» DATA EXTRACT:
==> src/rtl/usb_attach_pkg.sv <==
package usb_attach_pkg;

  typedef enum logic [1:0] {
    DEV_INIT  = 2'd0,
    DEV_CONN  = 2'd1,
    DEV_RESET = 2'd2,
    DEV_READY = 2'd3
  } devState_e;

  typedef enum logic [2:0] {
    WD_NONE,
    WD_FLAGS,
    WD_SPEED,
    WD_BUSRST,
    WD_KA_ON,
    WD_KA_OFF
  } wdSel_e;

  typedef struct packed {
    logic      capFlags;
    logic      capRsl;
    logic      capMode;
    logic      stLoad;
    devState_e stVal;
  } dpCtl_t;

  localparam int IRQ_ADDR  = 25;
  localparam int RSL_ADDR  = 31;
  localparam int MODE_ADDR = 27;
  localparam int HCTL_ADDR = 29;

  localparam int IRQ_BUS_BIT    = 0;
  localparam int IRQ_SNDBUF_BIT = 3;
  localparam int IRQ_CONN_BIT   = 5;
  localparam int IRQ_FRAME_BIT  = 6;

  localparam int RSL_J_BIT     = 7;
  localparam int RSL_K_BIT     = 6;
  localparam int MODE_LOW_BIT  = 1;
  localparam int MODE_KA_BIT   = 3;

  localparam int MODE_FULL_VAL = 8'hC1;
  localparam int MODE_LOW_VAL  = 8'hC3;
  localparam int BUSRST_VAL    = 8'h01;

endpackage

==> src/rtl/usb_attach_dp.sv <==
module usb_attach_dp
  import usb_attach_pkg::*;
#(
  parameter int DATA_W = 8
) (
  input  logic              clk,
  input  logic              rst_n,
  input  dpCtl_t            ctl,
  input  wdSel_e            wdSel,
  input  logic [DATA_W-1:0] regRdata,
  output devState_e         devState,
  output logic [DATA_W-1:0] regWdata,
  output logic              evtConn,
  output logic              evtBus,
  output logic              evtFrameGo,
  output logic              lineOk,
  output logic              isLow
);

  logic [DATA_W-1:0] flagsQ, rslQ, modeQ;
  logic jBit, kBit, lowBit;

  always_ff @(posedge clk) begin
    if (!rst_n) begin
      flagsQ   <= '0;
      rslQ     <= '0;
      modeQ    <= '0;
      devState <= DEV_INIT;
    end else begin
      if (ctl.capFlags) flagsQ <= regRdata;
      if (ctl.capRsl)   rslQ   <= regRdata;
      if (ctl.capMode)  modeQ  <= regRdata;
      if (ctl.stLoad)   devState <= ctl.stVal;
    end
  end

  assign jBit   = rslQ[RSL_J_BIT];
  assign kBit   = rslQ[RSL_K_BIT];
  assign lowBit = modeQ[MODE_LOW_BIT];

  assign lineOk     = jBit ^ kBit;
  assign isLow      = (jBit & lowBit) | (kBit & ~lowBit);
  assign evtConn    = flagsQ[IRQ_CONN_BIT];
  assign evtBus     = flagsQ[IRQ_BUS_BIT];
  assign evtFrameGo = flagsQ[IRQ_FRAME_BIT] & flagsQ[IRQ_SNDBUF_BIT];

  always_comb begin
    regWdata = '0;
    case (wdSel)
      WD_FLAGS:  regWdata = flagsQ;
      WD_SPEED:  regWdata = isLow ? DATA_W'(MODE_LOW_VAL) : DATA_W'(MODE_FULL_VAL);
      WD_BUSRST: regWdata = DATA_W'(BUSRST_VAL);
      WD_KA_ON:  begin regWdata = modeQ; regWdata[MODE_KA_BIT] = 1'b1; end
      WD_KA_OFF: begin regWdata = modeQ; regWdata[MODE_KA_BIT] = 1'b0; end
      default:   regWdata = '0;
    endcase
  end

endmodule

==> src/rtl/usb_attach_ctl.sv <==
module usb_attach_ctl
  import usb_attach_pkg::*;
#(
  parameter int ADDR_W = 5
) (
  input  logic              clk,
  input  logic              rst_n,
  input  logic              intN,
  input  logic              regAck,
  input  logic              enumDone,
  input  devState_e         devState,
  input  logic              evtConn,
  input  logic              evtBus,
  input  logic              evtFrameGo,
  input  logic              lineOk,
  output dpCtl_t            ctl,
  output wdSel_e            wdSel,
  output logic              regReq,
  output logic              regWrite,
  output logic [ADDR_W-1:0] regAddr,
  output logic              enumStart
);

  typedef enum logic [3:0] {
    PH_IDLE, PH_RD_IRQ, PH_WR_IRQ, PH_DECIDE,
    PH_RD_RSL, PH_RD_MODE, PH_SPEED, PH_WR_MODE, PH_WR_HCTL,
    PH_KA_RD, PH_KA_WR, PH_ENUM_GO, PH_ENUM_WAIT, PH_KC_RD, PH_KC_WR
  } phase_e;

  phase_e ph, phNext;

  always_ff @(posedge clk) begin
    if (!rst_n) ph <= PH_IDLE;
    else        ph <= phNext;
  end

  always_comb begin
    phNext    = ph;
    ctl       = '0;
    wdSel     = WD_NONE;
    regReq    = 1'b0;
    regWrite  = 1'b0;
    regAddr   = '0;
    enumStart = 1'b0;
    case (ph)
      PH_IDLE: if (!intN) phNext = PH_RD_IRQ;
      PH_RD_IRQ: begin
        regReq = 1'b1; regAddr = ADDR_W'(IRQ_ADDR);
        if (regAck) begin ctl.capFlags = 1'b1; phNext = PH_WR_IRQ; end
      end
      PH_WR_IRQ: begin
        regReq = 1'b1; regWrite = 1'b1; regAddr = ADDR_W'(IRQ_ADDR); wdSel = WD_FLAGS;
        if (regAck) phNext = PH_DECIDE;
      end
      PH_DECIDE: begin
        if (devState == DEV_INIT && evtConn)          phNext = PH_RD_RSL;
        else if (devState == DEV_CONN && evtBus)      phNext = PH_KA_RD;
        else if (devState == DEV_RESET && evtFrameGo) phNext = PH_ENUM_GO;
        else begin
          if (devState != DEV_INIT && evtConn) begin
            ctl.stLoad = 1'b1; ctl.stVal = DEV_INIT;
          end
          phNext = PH_IDLE;
        end
      end
      PH_RD_RSL: begin
        regReq = 1'b1; regAddr = ADDR_W'(RSL_ADDR);
        if (regAck) begin ctl.capRsl = 1'b1; phNext = PH_RD_MODE; end
      end
      PH_RD_MODE: begin
        regReq = 1'b1; regAddr = ADDR_W'(MODE_ADDR);
        if (regAck) begin ctl.capMode = 1'b1; phNext = PH_SPEED; end
      end
      PH_SPEED: phNext = lineOk ? PH_WR_MODE : PH_IDLE;
      PH_WR_MODE: begin
        regReq = 1'b1; regWrite = 1'b1; regAddr = ADDR_W'(MODE_ADDR); wdSel = WD_SPEED;
        if (regAck) phNext = PH_WR_HCTL;
      end
      PH_WR_HCTL: begin
        regReq = 1'b1; regWrite = 1'b1; regAddr = ADDR_W'(HCTL_ADDR); wdSel = WD_BUSRST;
        if (regAck) begin ctl.stLoad = 1'b1; ctl.stVal = DEV_CONN; phNext = PH_IDLE; end
      end
      PH_KA_RD: begin
        regReq = 1'b1; regAddr = ADDR_W'(MODE_ADDR);
        if (regAck) begin ctl.capMode = 1'b1; phNext = PH_KA_WR; end
      end
      PH_KA_WR: begin
        regReq = 1'b1; regWrite = 1'b1; regAddr = ADDR_W'(MODE_ADDR); wdSel = WD_KA_ON;
        if (regAck) begin ctl.stLoad = 1'b1; ctl.stVal = DEV_RESET; phNext = PH_IDLE; end
      end
      PH_ENUM_GO: begin
        enumStart = 1'b1;
        phNext    = PH_ENUM_WAIT;
      end
      PH_ENUM_WAIT: if (enumDone) begin
        ctl.stLoad = 1'b1; ctl.stVal = DEV_READY; phNext = PH_KC_RD;
      end
      PH_KC_RD: begin
        regReq = 1'b1; regAddr = ADDR_W'(MODE_ADDR);
        if (regAck) begin ctl.capMode = 1'b1; phNext = PH_KC_WR; end
      end
      PH_KC_WR: begin
        regReq = 1'b1; regWrite = 1'b1; regAddr = ADDR_W'(MODE_ADDR); wdSel = WD_KA_OFF;
        if (regAck) phNext = PH_IDLE;
      end
      default: phNext = PH_IDLE;
    endcase
  end

endmodule

==> src/rtl/usb_attach_seq.sv <==
module usb_attach_seq
  import usb_attach_pkg::*;
#(
  parameter int ADDR_W = 5,
  parameter int DATA_W = 8
) (
  input  logic              clk,
  input  logic              rst_n,
  input  logic              intN,
  output logic              regReq,
  output logic              regWrite,
  output logic [ADDR_W-1:0] regAddr,
  output logic [DATA_W-1:0] regWdata,
  input  logic              regAck,
  input  logic [DATA_W-1:0] regRdata,
  output logic              enumStart,
  input  logic              enumDone,
  output logic [1:0]        devState
);

  dpCtl_t    ctl;
  wdSel_e    wdSel;
  devState_e stateQ;
  logic      evtConn, evtBus, evtFrameGo, lineOk, isLow;

  usb_attach_ctl #(.ADDR_W(ADDR_W)) ctl_i (
    .clk(clk), .rst_n(rst_n), .intN(intN), .regAck(regAck), .enumDone(enumDone),
    .devState(stateQ), .evtConn(evtConn), .evtBus(evtBus), .evtFrameGo(evtFrameGo),
    .lineOk(lineOk), .ctl(ctl), .wdSel(wdSel), .regReq(regReq), .regWrite(regWrite),
    .regAddr(regAddr), .enumStart(enumStart)
  );

  usb_attach_dp #(.DATA_W(DATA_W)) dp_i (
    .clk(clk), .rst_n(rst_n), .ctl(ctl), .wdSel(wdSel), .regRdata(regRdata),
    .devState(stateQ), .regWdata(regWdata), .evtConn(evtConn), .evtBus(evtBus),
    .evtFrameGo(evtFrameGo), .lineOk(lineOk), .isLow(isLow)
  );

  assign devState = stateQ;

endmodule

==> config.mk <==
export PLATFORM = sky130hd
export DESIGN_NAME = usb_attach_seq
export DESIGN_NICKNAME = d
export VERILOG_FILES = /design/src/rtl/usb_attach_pkg.sv /design/src/rtl/usb_attach_dp.sv /design/src/rtl/usb_attach_ctl.sv /design/src/rtl/usb_attach_seq.sv
export SDC_FILE = /design/constraint.sdc
export NUM_CORES = 1
export LEC_CHECK = 0
export BUFFER_PORTS_ARGS = -buffer_cell sky130_fd_sc_hd__buf_4
export CORE_MARGIN = 5
export CORE_UTILIZATION = 40
export CTS_BUF_LIST = sky130_fd_sc_hd__clkbuf_8
export CTS_CLUSTER_DIAMETER = 150
export CTS_CLUSTER_SIZE = 12
export DETAILED_ROUTE_END_ITERATION = 8
export PLACE_DENSITY_LB_ADDON = 0.15
export SYNTH_ARGS = -nofsm -noshare
export SYNTH_HDL_FRONTEND = slang
export SYNTH_SLANG_ARGS = --single-unit
==> constraint.sdc <==
create_clock -name clk -period 1.6 [get_ports clk]
set_input_delay 0.16 -clock clk [delete_from_list [all_inputs] [get_ports clk]]
set_output_delay 0.16 -clock clk [all_outputs]
set_load 0.02 [all_outputs]
==> results.json <==
{
  "synth_flop_cell": "dfxtp_1",
  "ff2ff_setup_slack_ps": 50,
  "path_clk_slew_ps": 90,
  "final-instance-count-excl-fill": 269,
  "peakVddDrop_uv": 599.5,
  "reg2reg_depth": 4,
  "min_period_ps": 1614,
  "routed.top_layer": "met4",
  "synth_fa_ha_area_share_pct": 0,
  "drive_above_1_share_pct": 40.27,
  "io_pins": 31,
  "worst_pin_slew_ps": 333.9,
  "hold_slack_ps": 143.7,
  "drc_errors": 0,
  "yosys_warnings": 0,
  "hold_violations": 0,
  "p_sw_share_pct": 41.03,
  "min_path_cells": 3,
  "synth_area_um2": 1475,
  "cts_buffers": 3,
  "hp-class": "in2reg",
  "dp_hpwl_mm": 3.086,
  "postSynth.asyncResetShare_pct": 0,
  "finalWirelength_mm": 4.103,
  "htree_levels": 1,
  "ys_seq_area_share_pct": 31.21,
  "critPathMaxFanout": 10,
  "die-area_um2": 5003,
  "hold_buffers": 0,
  "wl_per_cell_um": 15.25,
  "grt_overflow": 0,
  "core_um2": 3606,
  "drtPass1Iterations": 4,
  "port_buffers": 30,
  "synthMuxAreaShare_pct": 10.26,
  "finalSetupViolations": 4,
  "grt_pass1_vias": 1380,
  "synth-edff-count": 0,
  "endpoint_kind": "output port",
  "p_clk_share_pct": 13.4,
  "postRouteAntennaNets": 0,
  "leakagePower_nw": 0.8209,
  "die-height_um": 70.73,
  "synth_cell_types": 49,
  "violations": "negative setup slack",
  "grt_pass1_wl_mm": 6.803,
  "drt_iter0_drc": 55,
  "p_total_mw": 2.809,
  "clock.fmax_mhz": 619.6,
  "place.gp.congestion": 0.8555,
  "fin_nets": 235,
  "max_cap_violations": 0,
  "seq_power_share_pct": 26.7,
  "worst_ep_arrival_time_ps": 1450,
  "cts_root_buffer": "clkbuf_8",
  "met1Wirelength_mm": 1.945,
  "period_share_pct": 100.9,
  "layout.cells.most_common": "buf_4",
  "dp_cells": 258,
  "avgSynthCellArea_um2": 8.577,
  "wl_met2_mm": 1.971,
  "p_int_mw": 1.656,
  "relSlewSlack_pct": 77.72,
  "min_from": "regRdata[3]",
  "clk-insertion-delay-late_ps": 270,
  "antennaDiodeCount": 0,
  "p_comb_share_pct": 59.9,
  "num_rows": 22,
  "clock-sinks": 23,
  "rsz0062_at_grt": "true",
  "clock_skew_ps": 2.073,
  "nFillCells": 339,
  "cts.path.max_buffers": 2,
  "outcome": "complete, but fails checks",
  "crit_type": "reg2out",
  "synth-compound-area-share_pct": 21.46,
  "crit_path_start_kind": "register",
  "synthCells": 172,
  "required_ps": 1440,
  "antenna_found_initial": 0,
  "vias_per_cell": 5.327,
  "slew_violations": 0,
  "area_delta_synth_final_pct": 38.34,
  "mostFrequentLayoutCells": "53 x buf_4, 19 x dfxtp_1, 15 x nor2b_1",
  "synth_simple_gate_area_share_pct": 28.07,
  "whs_endpoint": "dp_i.flagsQ[3]$_SDFFE_PN0P_",
  "track_usage_pct": 16.48,
  "layout_setup_ws_ps": -13.87,
  "synth_nets": 185,
  "start_util_pct": 40.91,
  "r2r-start": "dp_i.devState[0]$_SDFFE_PN0P_",
  "dieWidth_um": 70.73,
  "cts_tree": "built",
  "synth-xor-area-share_pct": 1.781,
  "grt_max_degree": 24,
  "synth_top_family_by_area": "simple AND/OR/NAND/NOR gates",
  "powerDensity_nw_per_um2": 1376,
  "vias": 1433,
  "switchingPower_mw": 1.152,
  "ys_seq_elements": 23,
  "dr_wl_met3_um": 151,
  "rr_endpoint": "ctl_i.ph[2]$_SDFFE_PN0P_"
}
[cell families (layout without fill, tap and decap cells)]
family,Yosys count,in the layout
buffers and inverters,18,67
xor gates and xnor gates,3,3
muxes,15,15
DFF,23,23
and+or+nand+nor,68,68
AOI/OAI and AO/OA,45,45
[final cells by class]
| cell class | count | area [um^2] | area share, % |
|---|---|---|---|
| inverters | 4 | 15.01 | 0.7357 |
| flip-flops and latches | 23 | 475.5 | 23.30 |
| clock buffers | 3 | 41.29 | 2.023 |
| multi-input cells | 131 | 978.4 | 47.95 |
| clock inverters | 1 | 5.005 | 0.2452 |
| repair buffers | 59 | 465.4 | 22.81 |
| well taps | 48 | 60.06 | 2.943 |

» ASSIGNMENT:
Looking at the records, how many of the lines contain the string "regWdata"? Only the number should be given.

» RESPONSE BELOW:
10